==> src/hdl/req_channel.sv <==
// holds one own request at a time; flush data must arrive on consecutive cycles after the command
`timescale 1ns/1ps

module req_channel (
  input  logic                   clk,
  input  logic                   rst,
  input  logic                   req_valid,
  input  l2bus_pkg::cmd_t        req_cmd,
  input  l2bus_pkg::line_addr_t  req_addr,
  input  l2bus_pkg::beat_t       req_data,
  output logic                   req_ready,
  input  logic                   inv_valid,
  input  l2bus_pkg::line_addr_t  inv_addr,
  output logic                   flush_hit,
  output logic                   done,
  output l2bus_pkg::req_tag_t    tag,
  input  logic                   slot_last,
  input  logic                   grant,
  input  logic                   nack,
  input  logic                   snoop_busy,
  output logic                   want_bus,
  output logic                   sent,
  output l2bus_pkg::cmd_t        bus_cmd,
  output l2bus_pkg::bus_tag_t    bus_tag,
  output l2bus_pkg::line_addr_t  bus_addr,
  output l2bus_pkg::beat_t       bus_data
);

  logic                  held_r;
  logic                  sent_r;
  l2bus_pkg::cmd_t       cmd_r;
  l2bus_pkg::line_addr_t addr_r;
  l2bus_pkg::req_tag_t   tag_r;

  logic is_flush;
  logic buf_full;
  logic filling;
  logic wr_beat;
  logic rd_beat;
  logic inv_hit;
  logic upgr_hit;
  logic granted;
  logic yield;

  assign is_flush = cmd_r == l2bus_pkg::cmd_flush;

  assign inv_hit   = inv_valid && held_r && inv_addr == addr_r;
  assign flush_hit = inv_hit && is_flush;
  assign upgr_hit  = inv_hit && cmd_r == l2bus_pkg::cmd_busupgr;

  assign sent     = held_r && sent_r;
  // non-flush requests carry no data, so they are always ready to go
  assign want_bus = held_r && !sent_r && (!is_flush || buf_full);
  assign done     = sent && slot_last && !nack;
  assign req_ready = !held_r || done;

  assign granted = want_bus && slot_last && grant && !snoop_busy;
  // snoop won the next slot over a nacked request, ask again later
  assign yield   = sent && slot_last && nack && grant && snoop_busy;

  // first beat comes with the command, the rest follow without ready
  assign filling = held_r && is_flush && !sent_r && !buf_full;
  assign wr_beat = req_valid &&
                   ((req_ready && req_cmd == l2bus_pkg::cmd_flush) || filling);
  assign rd_beat = sent && is_flush;

  always_ff @(posedge clk) begin
    if (rst) begin
      held_r <= 1'b0;
      sent_r <= 1'b0;
    end else if (req_ready) begin
      held_r <= req_valid;
      sent_r <= 1'b0;
    end else if (granted) begin
      sent_r <= 1'b1;
    end else if (yield) begin
      sent_r <= 1'b0;
    end
  end

  always_ff @(posedge clk) begin
    if (req_ready && req_valid) begin
      cmd_r  <= req_cmd;
      addr_r <= req_addr;
    end else if (upgr_hit) begin
      // line lost meanwhile, upgrade must fetch it again
      cmd_r <= l2bus_pkg::cmd_busrdx;
    end
  end

  always_ff @(posedge clk) begin
    if (rst) begin
      tag_r <= '0;
    end else if (done) begin
      tag_r <= tag_r + 3'd1;
    end
  end

  line_buffer line_buf_i (
    .clk     (clk),
    .rst     (rst),
    .wr_beat (wr_beat),
    .wr_data (req_data),
    .rd_beat (rd_beat),
    .rd_hold (nack),
    .full    (buf_full),
    .rd_data (bus_data)
  );

  assign tag      = tag_r;
  assign bus_cmd  = upgr_hit ? l2bus_pkg::cmd_busrdx : cmd_r;
  assign bus_tag  = {l2bus_pkg::busid_l2, tag_r};
  assign bus_addr = addr_r;

  // completion closes a whole sent slot and a flush still holds its line
  a_done_sent: assert property (@(posedge clk) disable iff (rst)
    done |-> $past(sent, l2bus_pkg::slot_cycles - 1) && (!is_flush || buf_full));

endmodule
## src/hdl/l2_tag_pkg.sv

```systemverilog
// L2 tag directory definitions
`default_nettype none

package l2_tag_pkg;

  localparam int num_ways  = 4;
  localparam int way_bits  = $clog2(num_ways);
  localparam int set_bits  = 8;
  localparam int num_sets  = 1 << set_bits;
  localparam int line_bits = 32;
  // Line bit 0 picks the bank, the next set_bits bits index it.
  localparam int tag_bits  = line_bits - set_bits - 1;

  localparam int          lfsr_bits = 16;
  localparam logic [15:0] lfsr_seed = 16'hf0fe;
  // Taps 16, 14, 13 and 11, right-shifting Galois form.
  localparam logic [15:0] lfsr_taps = 16'hb400;

  typedef logic [line_bits-1:0] line_addr_t;

  typedef struct packed {
    logic [tag_bits-1:0] tag;
    logic                valid;
    logic                excl;
    logic                dirty;
  } tag_entry_t;

  typedef enum logic [1:0] {
    op_lookup = 2'd0,
    op_write  = 2'd1,
    op_fill   = 2'd2,
    op_inval  = 2'd3
  } cmd_op_e;

  typedef struct packed {
    cmd_op_e    op;
    line_addr_t line;
    logic       split;
    logic       excl;
  } cmd_t;

  typedef struct packed {
    logic                hit_even;
    logic                hit_odd;
    logic                valid_tgt;
    logic                excl;
    logic                dirty;
    logic [tag_bits-1:0] victim_tag;
  } way_probe_t;

  typedef struct packed {
    logic hit_even;
    logic hit_odd;
    logic excl;
    logic dirty;
  } rsp_t;

  typedef struct packed {
    line_addr_t line;
    logic       dirty;
  } evict_t;

  function automatic logic [tag_bits-1:0] line_tag(line_addr_t line);
    return line[line_bits-1:set_bits+1];
  endfunction

  function automatic logic [set_bits-1:0] line_index(line_addr_t line);
    return line[set_bits:1];
  endfunction

  // Line that lands in the given bank, either the line itself or the next one.
  function automatic line_addr_t bank_line(line_addr_t line, logic odd);
    return (line[0] == odd) ? line : line + 1'b1;
  endfunction

endpackage

`default_nettype wire
```

## src/hdl/tag_init.sv

```systemverilog
// Post-reset tag clear sweep
`timescale 1ns/10ps
`default_nettype none

module tag_init (
  input  wire logic                            clk,
  input  wire logic                            rst,
  output logic                                 clr_en,
  output logic [l2_tag_pkg::set_bits-1:0]      clr_index,
  output logic                                 ready
);
  import l2_tag_pkg::*;

  logic [set_bits-1:0] count;
  logic                done;

  // One pass over every index, then stay idle until the next reset.
  always_ff @(posedge clk) begin
    if (rst) begin
      count <= '0;
      done  <= 1'b0;
    end else if (!done) begin
      count <= count + 1'b1;
      if (count == set_bits'(num_sets - 1)) begin
        done <= 1'b1;
      end
    end
  end

  assign clr_en    = !done;
  assign clr_index = count;
  assign ready     = done;

endmodule

`default_nettype wire

```

## config.mk

```make
export PLATFORM = sky130hd
export DESIGN_NAME = tag_init
export DESIGN_NICKNAME = d
export VERILOG_FILES = /design/src/hdl/l2_tag_pkg.sv /design/src/hdl/tag_init.sv
export SDC_FILE = /design/constraint.sdc
export NUM_CORES = 1
export LEC_CHECK = 0
export ABC_AREA = 1
export BUFFER_PORTS_ARGS = -buffer_cell sky130_fd_sc_hd__buf_2
export CORE_MARGIN = 2
export CORE_UTILIZATION = 30
export DETAILED_ROUTE_END_ITERATION = 16
export GPL_TIMING_DRIVEN = 0
export MAX_ROUTING_LAYER = met4
export PLACE_DENSITY = 0.6
export SETUP_SLACK_MARGIN = 0.02
export SYNTH_ARGS = -nofsm -noshare
export SYNTH_HDL_FRONTEND = slang
export SYNTH_SLANG_ARGS = --single-unit
export TNS_END_PERCENT = 100
```

## constraint.sdc

```tcl
create_clock -name clk -period 3 [get_ports clk]
set_input_delay 0.15 -clock clk [delete_from_list [all_inputs] [get_ports clk]]
set_output_delay 0.15 -clock clk [all_outputs]
set_load 0.1 [all_outputs]
```

======== Yosys cells after proc, flatten, opt, wreduce, memory -nomap -nowiden ========
Index checks and enable logic that the tools add are counted.
cells by class
  $add $sub $neg .......................... 1
  equality and inequality tests ........... 1
  muxes and demuxes ....................... 2
  reductions and logical operators ........ 1
operator list
  operator             count
  $add 8x1->8 const B  1
  $eq 8x8->1 const B   1
  $mux 1               2
  $logic_not 1->1      1
storage, ports and cells
  flip-flop bits (word level) ............. 9
  input bits .............................. 2
  output and inout bits ................... 10

======== Longest topological paths before layout ========
  depth in word-level cells ............... 3
  gate-level depth with buffers ........... 7

======== Worst setup path before layout ========
No wires, ideal clock.
  path kind ............................... flip-flop to flip-flop
  start point ............................. register count[0], in the netlist clr_index[0]
  end point ............................... register count[4], in the netlist clr_index[4]
  setup time .............................. 117 ps
  arrival time ............................ 1787 ps
  slack ................................... 1096 ps
  stages on the path, launching flop included .. 7
  path buffers ............................ 0
  period minus slack after synthesis ...... 1904 ps
  cells stage by stage .................... dfxtp_1 -> ha_1 -> inv_1 -> nor3_2 -> nand2_1 -> nand2_1 -> nor2_1
on the way
  longest elaborated chain between the ends .. 1
RTL lines
  element                   line            RTL
  start: declaration        tag_init.sv:14  logic [set_bits-1:0] count;
  start signal: assignment  tag_init.sv:23  count <= count + 1'b1;
  $add 8x1->8               tag_init.sv:23
Every way passes these cells.
A chain may end at the register's enable or synchronous reset.

======== Final worst setup path ========
  start point ............................. register count[3], in the netlist clr_index[3]
  end point ............................... output port clr_index[3] in the netlist's numbering
RTL lines
  element           line           RTL
  end: declaration  tag_init.sv:9  output logic [l2_tag_pkg::set_bits-1:0] clr_index,
No word-level cell between the ends.

==> impl_results.md <==
- Wire per inst: 9.63 µm
- Most used routing layer in global routing: met1
- Crit share post-route: 0.445
- Mux contribution to synthesized area: 0
- Final setup TNS: 0 ns
- Fin cells: 90
- GR Util met2: 0.138
- CTS Hold Bufs: 0
- Initial Util: 0.326
- Post-synth top cells: nand2_1 (11), nor2_1 (11), dfxtp_1 (9), inv_1 (9)
- Max frequency: 749 MHz
- Pwr Density: 492 nW/µm²
- Post-Syn Nets: 63
- Synth-to-Final Area Change: 23.0%
- Antenna diodes: 0
- Postcts setup bufs: 0
- Fin crit period: 1.33 ns
- WL final: 867 µm
- Cts bufs inserted: 3
- Post-place setup slack: 1.74 ns
- Setup Skew: 0.00402 ns
- CP delay by family, top: buffers and inverters
- Worst-skew pair later-pin latency: 0.26 ns
- Pleak: 0.000248 µW
- Critical-path top delay cell: buf_2
- Core area: 1330 µm²
- Hold Crit Class: in -> reg
- Worst path required time: 2.85 ns
- GR Layer Usage met3: 0.0259
- Die height: 42.1 µm
- Drt first-iter violations: 13
- Clock Path Buffers: 2
- Port Buf Inserts: 11
- Async S/R FF share, synth: 0
- Outcome: finished clean
- Crit end category: primary output
- Met1 GRT Util: 0.151
- GRT Overall Usage: 0.107
- Worst path max stage delay: 0.48 ns
- DRC viols: 0
- Row cnt: 13
- Critical path class: reg -> out
- R2R Path Start: clr_index[0]
- MaxCap Viol Count: 0
- Largest family of logic cells by synthesized area: simple AND/OR/NAND/NOR gates
- CP Cell Sequence: buf_2
- CTS resizes: 0
- Post-synth design cell area: 435 µm²
- Gr ovfl total: 0
- Die area: 1770 µm²
- Cell count after synthesis: 60
- Worst r2r path cells: 6
- RD Place Congestion: 0.768
- TritonCTS clock tree: yes
- Max FO, Critical Path: 7
- XOR/XNOR Fraction of Synth Area: 0
- Synth area leaders: dfxtp_1 (41%), nand2_1 (9.5%), nor2_1 (9.5%)
- Layout net count: 79
- R2R setup slack: 1.71 ns
- Vias post-DR: 406
- Hold Vio Cnt, Final: 0
- Final setup fails: 0
- Flops & latches, synth: 9
- Largest net degree at the start of global routing: 8
- Root buffer cell: clkbuf_4
- Worst Setup EP: clr_index[3]
- Least-Margin Pin Slew: 0.489 ns
- Synth Warn #: 0
- Share of cells above drive strength 1: 0.307
- Post-synthesis sequential area ratio: 0.414
- EDFF count, synth: 0
- Critical Path Start: clr_index[3]
- Inst Count DP: 86
- First-pass GRT wire length: 1440 µm
- Setup crit start kind: flop
- Antenna violations before repair: 0
- Pre-Repair DR Iteration Count: 2
- Hold WS: 0.105 ns
- Max-slew headroom: 0.676
- H-tree depth: 1
- Dominant cell type by area after synthesis: dfxtp_1
- Worst reg2reg endpoint: clr_index[4]
- VDD IR max: 209 µV
- Post-route ant nets: 0
- Slew Limit Fails: 0
- Crit path buf inv count: 1
- Vias per cell: 4.51
- Main synth FF type: dfxtp_1
- Clk slew on worst S/H paths: 0.07 ns
- Avg Synthesized Cell Area: 7.26 µm²
- RSZ-0062 raised after global routing: false
- Die X: 42.1 µm
- Synth top area share: 0.414
- Crit path depth: 1
- Detail Placement HPWL: 650 µm
- Vias in the first global route: 330
- I/O Pins: 12
- Complex-gate fraction of the synthesized area: 0.0460
- Adder-cell area share of the yosys netlist: 0.0287
- Worst path arrival time: 1.18 ns
- Synth cell types: 17
- Sink Count: 9
- Setup ws final: 1.67 ns
- Simple-gate share of the synthesized area: 0.420
## routing by layer
layer,share of wire,vias up
li1,-,216
met1,0.55,182
met2,0.40,6
met3,0.031,2
met4,0.016,0
met5,0,-
## cell usage in the layout (no fill, tap or decap)
master and count:
a21oi_1 3, and3_2 1, buf_2 11, clkbuf_1 1
clkbuf_4 3, dfxtp_1 9, ha_1 1, inv_1 9
inv_4 1, nand2_1 11, nand2_2 2, nand2_4 1
nand3_1 3, nand4_1 1, nor2_1 11, nor2_2 1
nor2_4 1, nor3_1 2, nor3_2 2, o21ai_0 1
## area by class of cell
| class | instances | area [µm²] |
|---|---|---|
| Tap cell | 15 | 18.8 |
| Timing Repair Buffer | 11 | 55.1 |
| Sequential cell | 9 | 180 |
| Inverter | 10 | 40.0 |
| Clock buffer | 4 | 26.3 |
| Fill cell | 155 | 798 |
| Multi-Input combinational cell | 41 | 215 |
## worst min path at each step
stage          start  endpoint  slack, ns  depth (start not counted)
2_1_floorplan    rst     ready       0.22                          1
3_3_place_gp     rst     ready       0.37                          2
3_5_place_dp     rst     ready       0.37                          2
4_1_cts          rst     ready        0.1                          2
5_1_grt          rst     ready       0.11                          2
6_report         rst     ready       0.11                          2
## power breakdown
group / internal, µW / switching, µW / leakage (µW)
logic: 7.21 / 34.3 / 0.000160
registers: 123 / 4.69 / 0.0000731
clock network: 51.2 / 42.8 / 0.0000150
total: 181 / 81.8 / 0.000248
## state kept, by name (all words and copies together) (netlist names)
name and count:
clr_index 8, ready 1
## through the flow
stage / power (µW) / instance area (µm²) / utilization
after global placement: 171 / 509 / 0.382
after detailed placement: 172 / 509 / 0.382
after global routing: 278 / 536 / 0.402
after floorplan: 165 / 435 / -
after CTS: 269 / 536 / 0.402
final: 263 / 536 / 0.402
## cell families after synthesis
kind of cell             Yosys count
AO/OA/AOI/OAI                      4
adder cells (fa/ha/maj)            1
buffers and inverters             10
flip-flops                         9
AND/OR/NAND/NOR                   36
Power figures use the tool's default switching activity.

#### [Work item]
The entries above hold a line with "- GRT Overall Usage: 0.107" and a later line with "- Vias post-DR: 406". Write out exactly those lines and all lines between, nothing more.

#### [Exercise result]
- GRT Overall Usage: 0.107
- Worst path max stage delay: 0.48 ns
- DRC viols: 0
- Row cnt: 13
- Critical path class: reg -> out
- R2R Path Start: clr_index[0]
- MaxCap Viol Count: 0
- Largest family of logic cells by synthesized area: simple AND/OR/NAND/NOR gates
- CP Cell Sequence: buf_2
- CTS resizes: 0
- Post-synth design cell area: 435 µm²
- Gr ovfl total: 0
- Die area: 1770 µm²
- Cell count after synthesis: 60
- Worst r2r path cells: 6
- RD Place Congestion: 0.768
- TritonCTS clock tree: yes
- Max FO, Critical Path: 7
- XOR/XNOR Fraction of Synth Area: 0
- Synth area leaders: dfxtp_1 (41%), nand2_1 (9.5%), nor2_1 (9.5%)
- Layout net count: 79
- R2R setup slack: 1.71 ns
- Vias post-DR: 406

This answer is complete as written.